脅威になれる?
1年から3年全員でサッカー部は30人いた。
入学してすぐに春季大会が始まった。
当然俺達1年生はメンバー入りすることが誰もできず、試合を観戦するだけだった。
そして春季大会は1回戦敗退。
夏季大会に向けて今は練習しているところだが、
俺達1年生が初めて練習試合に出場する日がやってきた。
顧問である井上先生は、小学校の頃どのポジジョンをしていたかをヒアリングした上で練習を見て
ポジジョンを決めた。
俺はFWだった。
FWと言えばゴン中山さんが日本で初めてW杯の試合で点を取った先人。
その試合を見ていた俺は点を取りたくてFWをやってみたかった。その願いが叶った形だ。
試合が始まってすぐ、同じ1年の青井裕幸が怒鳴った。
「翔!そんなキーパーの前に張り付いてたらオフサイドになるやろ!ちゃんとやれ!」
察しの通り、俺はルールはほとんど知らなかった。知っていたのは相手を蹴ったり推したりしたらファールってことと、GK以外は手を使ったらいけないこと、相手のゴールネットを揺らせば得点、自陣のゴールネットを揺らされれば失点。これだけだった。
俺はチームとしてサッカーするのはこれが初めてだった。あっと言う間に前半が終わったが、ボールに触れたのは一度だけ。味方のクリアボールを完璧にトラップし、単独ドリブルを開始しすぐに取られたこのプレーだけだった。
井上先生から、「中村!もしかしてルールあんまり知らないか?もし知らなかったらお前はまず勉強からや!プレーすることも大事やけどルールを理解せなあかん。後半は俺の横で座っと見とけ」
この時俺は怒りも悲しみもなく、言われるがままにした。
そして、井上先生から試合を見ながらルールを教えてもらった。そして宿題として一週間でルールを覚えてこいと指令が出た。
そして俺は言われた通り一週間でルールをほぼ理解した。
これで点を取れる。そう思っていた。
翌週末の練習試合で、俺はFWとして出場することになった。
しかし、一向に俺のところにボールは回ってこない。
ヘイっ!ヘイっ!って何度味方に要求してもボールは来ない。
前半が終わり、俺は賢吾に「なんでパスださへんねん!」と聞くと「突っ立ってるだけじゃあかんねん。FWはゴールに背を向けてるだけじゃあかん。DFは背を向けたFWなんて全く怖くないねんか。だから翔はもっと動いてもらわなあかん!頼むで!」
こう言われ、後半俺は必死に動いてボールをもらおうとした。
しかし、どんだけ動いてもボールは来ず疲れるばかりで時間が過ぎていく。結局、後半10分くらいに交代になった。
井上先生からは、「賢吾の言ってることわかるか?動いてもらえってのはがむしゃらに走ってもらうんちゃうねん。中村が動くことによってDFはどうすると思う?そう、ついてくるやろ?ついてくるってことはそこにスペースが生まれる。スペースに走ってボールもらったら相手ゴールに背中向けずに前向けるやろ?そしたらシュート打てるかもしれん。DFは前向かれた時が怖いねん。まずはこれをやってみろ。」
俺はなんとなくわかったようでわかってないような感じでその日の次の試合で実践することにした。

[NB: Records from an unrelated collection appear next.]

`src/rtl/lorenz_step_scheduler.sv`:
```
// Lorenz Euler-step sequencer: time-multiplexes one external 7.20 multiplier over the
// four products of a step and streams each new x/y/z state over valid/ready.
module lorenz_step_scheduler #(
    parameter int N        = 27,
    parameter int DT_SHIFT = 8,
    parameter int STEP_W   = 16
) (
    input  logic              clk,
    input  logic              reset,
    input  logic              start,
    input  logic [STEP_W-1:0] num_steps,
    input  logic [N-1:0]      sigma,
    input  logic [N-1:0]      rho,
    input  logic [N-1:0]      beta,
    input  logic [N-1:0]      x0,
    input  logic [N-1:0]      y0,
    input  logic [N-1:0]      z0,
    output logic [N-1:0]      mul_a,
    output logic [N-1:0]      mul_b,
    input  logic [N-1:0]      mul_p,
    output logic [N-1:0]      x,
    output logic [N-1:0]      y,
    output logic [N-1:0]      z,
    output logic              sample_valid,
    input  logic              sample_ready,
    output logic              busy,
    output logic              done,
    output logic [2:0]        fsm_state
);

    // sample_valid/sample_ready: a sample transfers on a rising edge where both are high;
    // while valid is high x/y/z stay stable, and valid drops only after a transfer.

    typedef enum logic [2:0] {
        S_IDLE = 3'd0,
        S_LOAD = 3'd1,
        S_MUL0 = 3'd2,
        S_MUL1 = 3'd3,
        S_MUL2 = 3'd4,
        S_MUL3 = 3'd5,
        S_UPD  = 3'd6,
        S_EMIT = 3'd7
    } state_t;

    state_t            state;
    logic [STEP_W-1:0] steps_r;
    logic [STEP_W-1:0] count;
    logic [N-1:0]      sigma_r;
    logic [N-1:0]      rho_r;
    logic [N-1:0]      beta_r;
    logic [N-1:0]      x0_r;
    logic [N-1:0]      y0_r;
    logic [N-1:0]      z0_r;
    logic [N-1:0]      p1;
    logic [N-1:0]      p2;
    logic [N-1:0]      p3;
    logic [N-1:0]      p4;

    logic [N-1:0] dx_v;
    logic [N-1:0] dy_v;
    logic [N-1:0] dz_v;

    // Multiplying by dt is a pure arithmetic shift of the state.
    assign dx_v = N'($signed(x) >>> DT_SHIFT);
    assign dy_v = N'($signed(y) >>> DT_SHIFT);
    assign dz_v = N'($signed(z) >>> DT_SHIFT);

    assign fsm_state = state;

    always_comb begin
        mul_a = '0;
        mul_b = '0;
        case (state)
            S_MUL0: begin
                mul_a = dy_v - dx_v;
                mul_b = sigma_r;
            end
            S_MUL1: begin
                mul_a = dx_v;
                mul_b = rho_r - z;
            end
            S_MUL2: begin
                mul_a = dx_v;
                mul_b = y;
            end
            S_MUL3: begin
                mul_a = dz_v;
                mul_b = beta_r;
            end
            default: begin
                mul_a = '0;
                mul_b = '0;
            end
        endcase
    end

    always_ff @(posedge clk) begin
        if (!reset) begin
            state        <= S_IDLE;
            steps_r      <= '0;
            count        <= '0;
            sigma_r      <= '0;
            rho_r        <= '0;
            beta_r       <= '0;
            x0_r         <= '0;
            y0_r         <= '0;
            z0_r         <= '0;
            p1           <= '0;
            p2           <= '0;
            p3           <= '0;
            p4           <= '0;
            x            <= '0;
            y            <= '0;
            z            <= '0;
            sample_valid <= 1'b0;
            busy         <= 1'b0;
            done         <= 1'b0;
        end else begin
            done <= 1'b0;
            case (state)
                S_IDLE: begin
                    if (start) begin
                        if (num_steps != '0) begin
                            steps_r <= num_steps;
                            sigma_r <= sigma;
                            rho_r   <= rho;
                            beta_r  <= beta;
                            x0_r    <= x0;
                            y0_r    <= y0;
                            z0_r    <= z0;
                            busy    <= 1'b1;
                            state   <= S_LOAD;
                        end else begin
                            // A zero-length run completes immediately without touching state.
                            done <= 1'b1;
                        end
                    end
                end
                S_LOAD: begin
                    x     <= x0_r;
                    y     <= y0_r;
                    z     <= z0_r;
                    count <= '0;
                    state <= S_MUL0;
                end
                S_MUL0: begin
                    p1    <= mul_p;
                    state <= S_MUL1;
                end
                S_MUL1: begin
                    p2    <= mul_p;
                    state <= S_MUL2;
                end
                S_MUL2: begin
                    p3    <= mul_p;
                    state <= S_MUL3;
                end
                S_MUL3: begin
                    p4    <= mul_p;
                    state <= S_UPD;
                end
                S_UPD: begin
                    x            <= x + p1;
                    y            <= y + p2 - dy_v;
                    z            <= z + p3 - p4;
                    count        <= count + 1'b1;
                    sample_valid <= 1'b1;
                    state        <= S_EMIT;
                end
                S_EMIT: begin
                    if (sample_ready) begin
                        sample_valid <= 1'b0;
                        if (count == steps_r) begin
                            busy  <= 1'b0;
                            done  <= 1'b1;
                            state <= S_IDLE;
                        end else begin
                            state <= S_MUL0;
                        end
                    end
                end
                default: state <= S_IDLE;
            endcase
        end
    end

endmodule
```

しかし、言われた通りにしたものの思い通りには行かず結局その日シュート0本に終わってしまった。
井上先生から、「難しいやろ?FWの仕事は点を取ることやけど、点を取るまでに色んなことしなあかんねん。もちろん中村一人で点を取れたらそれはそれですごい。でも11人でやるのがサッカー。みんなと連携することも大事。今の中村はDFの脅威になることができない。来週からDFや」
事実上の戦力外通告を受けた感じした。
しかし、これが今後の俺のサッカー人生の礎となるということはこの時全くわからなかった。